The experts at the Office for Fish and Water Ecology Studies in Frankfurt breathe a sigh of relief: Despite the extremely low water levels last summer, the fish in the river are spared. In addition, the body of water has almost completely recovered.
The extreme low water levels in the Rhine during the long, dry and hot summer of 2022 severely affected shipping – but according to experts, it did not cause any massive fish kills. The river has apparently largely recovered ecologically. “This year it wasn’t as dramatic as in the summer of 2003, when dead mussels fell out and fish carcasses swam past,” said Jörg Schneider from the Office for Fish and Aquatic Ecology Studies in Frankfurt.
In the summer of 2022, the low water in the Rhine warmed up to around 26 degrees – salmon and trout, for example, often just survived this. Fish would also have sought “refuges” in somewhat less hot water zones. However, barges could load significantly less without risking grounding.
Zoology professor Jochen Koop from the Koblenz Federal Institute for Hydrology explained that, according to a rule of thumb, for a widespread fish die-off in the Rhine, a water temperature of 25 degrees would have to be exceeded for at least 40 days in a row – that was not the case this year.
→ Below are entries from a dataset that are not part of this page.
$ cat config.mk
export PLATFORM = sky130hd
export DESIGN_NAME = nx_aggregator_chain
export DESIGN_NICKNAME = d
export VERILOG_FILES = /design/src/nx_constants_pkg.sv /design/src/nx_message_pkg.sv /design/src/nx_aggregator.sv /design/src/nx_aggregator_chain.sv /design/src/nx_stream_arbiter.sv
export SDC_FILE = /design/constraint.sdc
export NUM_CORES = 1
export LEC_CHECK = 0
export ABC_AREA = 1
export BUFFER_PORTS_ARGS = -buffer_cell sky130_fd_sc_hd__buf_2
export CELL_PAD_IN_SITES_DETAIL_PLACEMENT = 1
export CELL_PAD_IN_SITES_GLOBAL_PLACEMENT = 1
export CORE_UTILIZATION = 40
export CTS_BUF_LIST = sky130_fd_sc_hd__clkbuf_4 sky130_fd_sc_hd__clkbuf_8
export CTS_CLUSTER_DIAMETER = 30
export CTS_CLUSTER_SIZE = 8
export DETAILED_ROUTE_END_ITERATION = 12
export PLACE_DENSITY = 0.87
export SLEW_MARGIN = 25
export SYNTH_ARGS = -nofsm -noshare
export SYNTH_HDL_FRONTEND = slang
export SYNTH_SLANG_ARGS = --single-unit
$ cat constraint.sdc
create_clock -name i_clk -period 3.2 [get_ports i_clk]
set_input_delay 0.32 -clock i_clk [delete_from_list [all_inputs] [get_ports i_clk]]
set_output_delay 0.32 -clock i_clk [all_outputs]
set_load 0.02 [all_outputs]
The head of the secretariat of the International Commission for the Protection of the Rhine in Koblenz, Marc Daniel Heintz, said: “We were relieved that it rained a lot in September after the long drought.” In several years, the water level is lowest in autumn – but this time it did not fall any further, but rose again significantly.
At low tide, the fairway for ships becomes narrower, fish have less space and, according to experts, can probably be more easily pulled into the ship’s propellers by the strong suction of large freighters.
The biologist Schneider explained that in tributaries such as the Moselle and Main, the water temperatures in the summer were about two to four degrees above that of the Middle Rhine. The formation of blue-green algae is typical for very warm waters without much current. However, these are not algae at all, but actually bacteria, so-called cyanobacteria. In parts of the Moselle, they spread more strongly than ever before in the summer of 2022. They can produce toxins that endanger human and animal health. Blue-green algae have only appeared in the Moselle since 2017.